How to Prepare for Running
Running isn’t easy. Most people probably find the exercise grueling. But it doesn’t have to be that way. Every runner began in the same inexperienced situation. With a few tips, this could be the year you finally run that race you’ve always talked about.
1. Buy the right running shoes
Don’t underestimate the importance of a solid pair shoes specifically designed for running. And not all running shoes are created equally. Everyone’s foot is different and needs a different type of shoe. Some offer various drop patterns and conform to higher arches. Others can simulate running barefoot. Consult an expert at your nearest running store to see what type of shoe will provide you with the optimal comfort.
2. Warm up
Stretching is vital for anyone who wants to run. Muscles need to be warmed up and primed before taking on any endurance exercise. Active stretching involves the movement of your limbs and is strongly recommended prior to any exercise. Static stretches can be performed after the run to cool down your muscles.
3. Start small
You need to break in your shoes, and it takes practice to be able to run long-distances. One mistake many people make when first beginning is taking on too much too quickly. If you aren’t an experienced runner, don’t try to run multiple miles on your first outing simply for bragging rights. This can lead to back and joint pain and tendinitis in your feet and knees, which can take several months to heal. And remember to pace yourself with what feels comfortable but challenging.

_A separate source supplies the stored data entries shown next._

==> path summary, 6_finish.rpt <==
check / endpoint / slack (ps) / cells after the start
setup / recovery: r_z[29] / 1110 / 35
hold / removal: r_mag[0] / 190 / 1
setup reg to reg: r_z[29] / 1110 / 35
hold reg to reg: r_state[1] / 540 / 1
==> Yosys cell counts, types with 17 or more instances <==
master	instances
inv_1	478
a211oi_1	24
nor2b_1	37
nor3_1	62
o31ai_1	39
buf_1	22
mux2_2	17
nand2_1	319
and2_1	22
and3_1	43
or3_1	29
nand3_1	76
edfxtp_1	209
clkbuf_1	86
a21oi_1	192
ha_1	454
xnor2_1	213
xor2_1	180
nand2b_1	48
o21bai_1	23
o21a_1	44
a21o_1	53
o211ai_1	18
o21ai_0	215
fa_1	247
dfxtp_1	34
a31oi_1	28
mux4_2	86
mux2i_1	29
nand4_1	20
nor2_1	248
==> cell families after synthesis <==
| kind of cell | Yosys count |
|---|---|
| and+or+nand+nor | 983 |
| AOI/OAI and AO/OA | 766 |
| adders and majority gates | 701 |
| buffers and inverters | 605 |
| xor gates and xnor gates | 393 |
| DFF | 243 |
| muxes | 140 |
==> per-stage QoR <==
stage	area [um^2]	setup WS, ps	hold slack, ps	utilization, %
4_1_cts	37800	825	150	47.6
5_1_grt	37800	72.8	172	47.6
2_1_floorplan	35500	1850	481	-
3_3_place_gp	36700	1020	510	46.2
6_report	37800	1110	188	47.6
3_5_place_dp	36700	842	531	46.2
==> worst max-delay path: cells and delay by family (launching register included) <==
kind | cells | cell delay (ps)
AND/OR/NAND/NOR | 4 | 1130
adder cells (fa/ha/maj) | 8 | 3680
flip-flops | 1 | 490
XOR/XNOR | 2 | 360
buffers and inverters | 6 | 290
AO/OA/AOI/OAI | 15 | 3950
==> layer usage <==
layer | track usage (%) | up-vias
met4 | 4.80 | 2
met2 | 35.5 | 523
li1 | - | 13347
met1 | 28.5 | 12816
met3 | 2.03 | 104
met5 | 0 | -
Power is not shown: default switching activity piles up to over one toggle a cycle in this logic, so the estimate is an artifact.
### config.mk
export PLATFORM = sky130hd
export DESIGN_NAME = dfw_target_calc
export DESIGN_NICKNAME = d
export VERILOG_FILES = /design/src/hdl/dfw_pkg.sv /design/src/hdl/dfw_target_calc.sv
export SDC_FILE = /design/constraint.sdc
export NUM_CORES = 1
export LEC_CHECK = 0
export CAP_MARGIN = 0
export CORE_MARGIN = 4
export CORE_UTILIZATION = 46
export CTS_BUF_LIST = sky130_fd_sc_hd__clkbuf_2 sky130_fd_sc_hd__clkbuf_4 sky130_fd_sc_hd__clkbuf_8
export CTS_CLUSTER_DIAMETER = 30
export CTS_CLUSTER_SIZE = 8
export DETAILED_ROUTE_END_ITERATION = 8
export DONT_BUFFER_PORTS = 1
export HOLD_SLACK_MARGIN = 0.02
export PLACE_DENSITY = 0.62
export SYNTH_ARGS = -nofsm -noshare
export SYNTH_HDL_FRONTEND = slang
export SYNTH_SLANG_ARGS = --single-unit
### constraint.sdc
create_clock -name clock -period 9.5 [get_ports clock]
set_clock_uncertainty 0.2 [all_clocks]
set_input_delay 0.95 -clock clock [delete_from_list [all_inputs] [get_ports clock]]
set_output_delay 0.95 -clock clock [all_outputs]
set_load 0.05 [all_outputs]
### src/hdl/dfw_pkg.sv
// dfw_pkg: shared widths, register indexes and reset values for the
// disparity forward warp row unit. No dependencies.
`timescale 1ns / 1ps

package dfw_pkg;

   // default row buffer depth
   localparam int DEF_MAX_ROW_WIDTH = 2048;

   // port widths
   localparam int COLUMN_W = 11;
   localparam int DISP_W   = 16;
   localparam int CHAN_W   = 8;
   localparam int COLOUR_W = 3 * CHAN_W;
   localparam int VO_W     = 7;
   localparam int GAIN_W   = 16;
   localparam int ROWW_W   = 12;
   localparam int CSR_IDX_W  = 2;
   localparam int CSR_DATA_W = 16;

   // shift arithmetic: disparity * gain, then * |view offset|, Q23.16
   localparam int PROD1_W = DISP_W + GAIN_W;
   localparam int PROD2_W = PROD1_W + VO_W;
   localparam int FRAC_W  = 16;
   localparam int MAG_W   = PROD2_W - FRAC_W;
   localparam int TGT_W   = MAG_W + 2;

   // register indexes
   localparam logic [CSR_IDX_W-1:0] CSR_VIEW_OFFSET = 2'd0;
   localparam logic [CSR_IDX_W-1:0] CSR_GAIN        = 2'd1;
   localparam logic [CSR_IDX_W-1:0] CSR_ROW_WIDTH   = 2'd2;

   // register reset values
   localparam logic signed [VO_W-1:0] VIEW_OFFSET_RST = 7'sd0;
   localparam logic [GAIN_W-1:0]      GAIN_RST        = 16'd256;
   localparam logic [ROWW_W-1:0]      ROW_WIDTH_RST   = 12'd2048;

   // item function codes
   localparam logic FUNC_SCATTER = 1'b0;
   localparam logic FUNC_READOUT = 1'b1;

   // target column and range check handed from the shift unit
   typedef struct packed {
      logic                    in_range;
      logic signed [TGT_W-1:0] target;
   } target_type;

endpackage

### src/hdl/dfw_target_calc.sv
// dfw_target_calc: two-stage shift computation and target range check.
// Depends on dfw_pkg.
`timescale 1ns / 1ps

module dfw_target_calc
   import dfw_pkg::*;
#(
   parameter int MAX_ROW_WIDTH = DEF_MAX_ROW_WIDTH
) (
   input  logic                   clock,
   input  logic                   load,
   input  logic                   step,
   input  logic                   func,
   input  logic [COLUMN_W-1:0]    column,
   input  logic [DISP_W-1:0]      disparity,
   input  logic signed [VO_W-1:0] view_offset,
   input  logic [GAIN_W-1:0]      gain,
   input  logic [ROWW_W-1:0]      row_width,
   output target_type             result
);

   logic [PROD1_W-1:0]      prod1_ff;
   logic [VO_W-1:0]         mag_vo;
   logic [PROD2_W-1:0]      prod2;
   logic [MAG_W-1:0]        mag;
   logic signed [TGT_W-1:0] shift;
   logic signed [TGT_W-1:0] target;
   logic [TGT_W-1:0]        row_ext;
   logic [TGT_W-1:0]        width_in_use;
   target_type              result_ff;
   target_type              result_in;

   always_ff @(posedge clock) begin
      if (load) begin
         prod1_ff <= PROD1_W'(disparity) * PROD1_W'(gain);
      end
      if (step) begin
         result_ff <= result_in;
      end
   end

   always_comb begin
      mag_vo  = view_offset[VO_W-1] ? VO_W'(-view_offset) : VO_W'(view_offset);
      prod2   = PROD2_W'(prod1_ff) * PROD2_W'(mag_vo);
      mag     = prod2[PROD2_W-1:FRAC_W];
      // truncate toward zero: negate the magnitude for a negative offset
      shift   = view_offset[VO_W-1] ? -$signed(TGT_W'(mag)) : $signed(TGT_W'(mag));
      if (func == FUNC_READOUT) begin
         target = $signed(TGT_W'(column));
      end else begin
         target = $signed(TGT_W'(column)) + shift;
      end
      row_ext = TGT_W'(row_width);
      width_in_use = (row_ext < TGT_W'(MAX_ROW_WIDTH)) ? row_ext : TGT_W'(MAX_ROW_WIDTH);
      result_in.target   = target;
      result_in.in_range = !target[TGT_W-1] && (TGT_W'(target) < width_in_use);
   end

   assign result = result_ff;

endmodule

==> impl_results.html, run 1 <==
<table>
<tr><th>Metric</th><th>Value</th></tr>
<tr><th colspan="2">Outcome</th></tr>
<tr><td>Result of the run</td><td>completed</td></tr>
<tr><th colspan="2">Timing</th></tr>
<tr><td>Setup Viol. Count Final</td><td>0</td></tr>
<tr><td>Least-Margin Pin Slew</td><td>722 ps</td></tr>
<tr><td>Worst-case headroom to the max-slew limit</td><td>0.516</td></tr>
<tr><td>Post-route setup slack</td><td>502 ps</td></tr>
<tr><td>Fmax</td><td>111 MHz</td></tr>
<tr><td>Total count of max-transition violations in the final report</td><td>0</td></tr>
<tr><td>Minimum clock period after layout</td><td>9000 ps</td></tr>
<tr><td>Final Hold Viols</td><td>0</td></tr>
<tr><td>Share of the cycle needed by the critical path after routing</td><td>0.947</td></tr>
<tr><th colspan="2">Global route</th></tr>
<tr><td>Residual overflow from global routing</td><td>0</td></tr>
<tr><td>Total track usage</td><td>0.199</td></tr>
<tr><td>Vias in the first global route</td><td>15100</td></tr>
<tr><td>Antenna violations before repair</td><td>0</td></tr>
<tr><td>Maximum number of pins on one net before global-route repair</td><td>38</td></tr>
<tr><td>Global-route wire length before repair</td><td>73600 um</td></tr>
<tr><th colspan="2">Detailed routing</th></tr>
<tr><td>Count of antenna-violating nets left after detailed routing</td><td>0</td></tr>
<tr><td>Count of routing violations after the opening detailed-route iteration</td><td>657</td></tr>
<tr><td>Remaining DRCs</td><td>0</td></tr>
<tr><td>Drt wl/cell</td><td>16.2 um</td></tr>
<tr><td>Via-per-instance ratio</td><td>5.28</td></tr>
<tr><td>Number of optimization iterations in the first detailed-route pass</td><td>5</td></tr>
<tr><td>Total number of vias</td><td>14000</td></tr>
<tr><td>Detailed-route wire length</td><td>42900 um</td></tr>
<tr><th colspan="2">Die</th></tr>
<tr><td>Number of top-level design ports</td><td>92</td></tr>
<tr><td>Die X</td><td>211 um</td></tr>
<tr><td>Area of the placeable core</td><td>0.0407 mm2</td></tr>
<tr><td>Area of the die</td><td>0.0445 mm2</td></tr>
<tr><td>Effective utilization at floorplan</td><td>0.465</td></tr>
<tr><td>Total number of placement rows</td><td>74</td></tr>
<tr><td>Chip height</td><td>211 um</td></tr>
<tr><th colspan="2">Synthesis</th></tr>
<tr><td>Synthesized instance count</td><td>2109</td></tr>
<tr><td>Most used flip-flop cell after synthesis</td><td>sky130_fd_sc_hd__edfxtp_1</td></tr>
<tr><td>Post-synthesis share of cell area spent on and, or, nand and nor gates</td><td>0.196</td></tr>
<tr><td>Number of warnings issued by yosys</td><td>0</td></tr>
<tr><td>Number of synthesized register bits</td><td>58</td></tr>
<tr><td>Post-synth EDFFs</td><td>58</td></tr>
<tr><td>Per-instance average area after synthesis</td><td>8.98 um2</td></tr>
<tr><td>Share of the synthesized area in compound gates (AO/OA/AOI/OAI)</td><td>0.0873</td></tr>
<tr><td>Syn nets</td><td>2701</td></tr>
<tr><td>Area of the mapped netlist</td><td>0.0189 mm2</td></tr>
<tr><td>Post-synthesis mux area share</td><td>0.00495</td></tr>
<tr><td>Fraction of the yosys area taken by sequential cells</td><td>0.0919</td></tr>
<tr><td>Async S/R FF share, synth</td><td>0</td></tr>
<tr><td>Dominant combinational cell family by area after synthesis</td><td>adder cells</td></tr>
<tr><td>Synth cell types</td><td>90</td></tr>
<tr><td>Fraction of the mapped netlist area in adder cells</td><td>0.483</td></tr>
<tr><td>Share of the synthesized netlist area taken by xor and xnor gates</td><td>0.0416</td></tr>
<tr><th colspan="2">Hold path</th></tr>
<tr><td>Launch instance of the worst min-delay path</td><td>step</td></tr>
<tr><td>Hold-critical path endpoint</td><td>result[5]</td></tr>
<tr><td>Path category of the worst min-delay check</td><td>in -&gt; reg</td></tr>
<tr><td>Worst hold path stage count</td><td>0</td></tr>
<tr><th colspan="2">Critical path</th></tr>
<tr><td>Worst R2R Start</td><td>prod1_ff[12]</td></tr>
<tr><td>Element type at the critical path end</td><td>flip-flop</td></tr>
<tr><td>CP Launch Type</td><td>input pin</td></tr>
<tr><td>Largest stage delay on the critical path</td><td>560 ps</td></tr>
<tr><td>Critical path required time</td><td>9510 ps</td></tr>
<tr><td>Data arrival, critical path</td><td>9010 ps</td></tr>
<tr><td>Depth of the worst register-to-register path</td><td>36</td></tr>
<tr><td>Reg2Reg Capture Point</td><td>result[25]</td></tr>
<tr><td>CP max stage cell</td><td>sky130_fd_sc_hd__fa_1</td></tr>
<tr><td>Worst Setup Path Type</td><td>in -&gt; reg</td></tr>
<tr><td>Highest net fanout along the worst path</td><td>33</td></tr>
<tr><td>R2R Setup Slk</td><td>1260 ps</td></tr>
<tr><th colspan="2">Place</th></tr>
<tr><td>Dpl ws</td><td>-134 ps</td></tr>
<tr><td>Final estimated routing congestion in global placement</td><td>0.827</td></tr>
<tr><td>HPWL Detailed</td><td>34800 um</td></tr>
<tr><td>Total placed instance area</td><td>0.0199 mm2</td></tr>
<tr><td>Number of placed cells counting well taps</td><td>2627</td></tr>
<tr><td>Count of input and output buffers</td><td>0</td></tr>
<tr><th colspan="2">Final layout</th></tr>
<tr><td>Commonest cells after routing, fill and taps aside</td><td>397 x sky130_fd_sc_hd__inv_1, 343 x sky130_fd_sc_hd__fa_1, 317 x sky130_fd_sc_hd__nand2_1, 225 x sky130_fd_sc_hd__and2_1, 183 x sky130_fd_sc_hd__ha_1</td></tr>
<tr><td>Fin nets</td><td>2703</td></tr>
<tr><td>Cell area after layout</td><td>0.0201 mm2</td></tr>
<tr><td>Area added between synthesis and finish</td><td>6.22%</td></tr>
<tr><td>Final Instance Count excl. Fillers</td><td>2648</td></tr>
<tr><td>Fraction of final layout cells sized beyond drive strength 1</td><td>0.0676</td></tr>
<tr><td># diodes</td><td>0</td></tr>
<tr><td>Most common cell after layout, fill and taps aside</td><td>sky130_fd_sc_hd__inv_1</td></tr>
<tr><th colspan="2">Clock network</th></tr>
<tr><td>Clock-pin slew on the worst setup and hold paths</td><td>90 ps</td></tr>
<tr><td>Clock tree from TritonCTS</td><td>built</td></tr>
<tr><td>Inserted Clock Buffers</td><td>9</td></tr>
<tr><td>Sink count of the clock tree</td><td>58</td></tr>
<tr><td>Clock tree root driver cell</td><td>sky130_fd_sc_hd__clkbuf_8</td></tr>
<tr><td>Maximum buffer depth of the clock tree</td><td>2</td></tr>
<tr><td>Clock latency at the later pin of the worst-skew pair</td><td>390 ps</td></tr>
<tr><td>H-tree Lvls</td><td>3</td></tr>
<tr><th colspan="2">Flow run</th></tr>
<tr><td>Max-cap check violation count</td><td>0</td></tr>
</table>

4. Track your time, not your distance
It’s much more effective to begin with setting a specific time you’ll spend running. Don’t worry about how much distance you’re covering. The more you run, the more distance you’ll be able to gain with natural progression. You only need to note your mileage if and when you begin training for a race.
Maintain proper hydration throughout the day and after your run. Don’t, however, guzzle a whole bottle immediately before you step outside. Doing so will likely cause a lot of discomfort and slow your pace. When you are just starting out, you will likely not need to carry much water with you during your run, if any. If you do, take quick shots as desired along the way and replenish entirely when you return.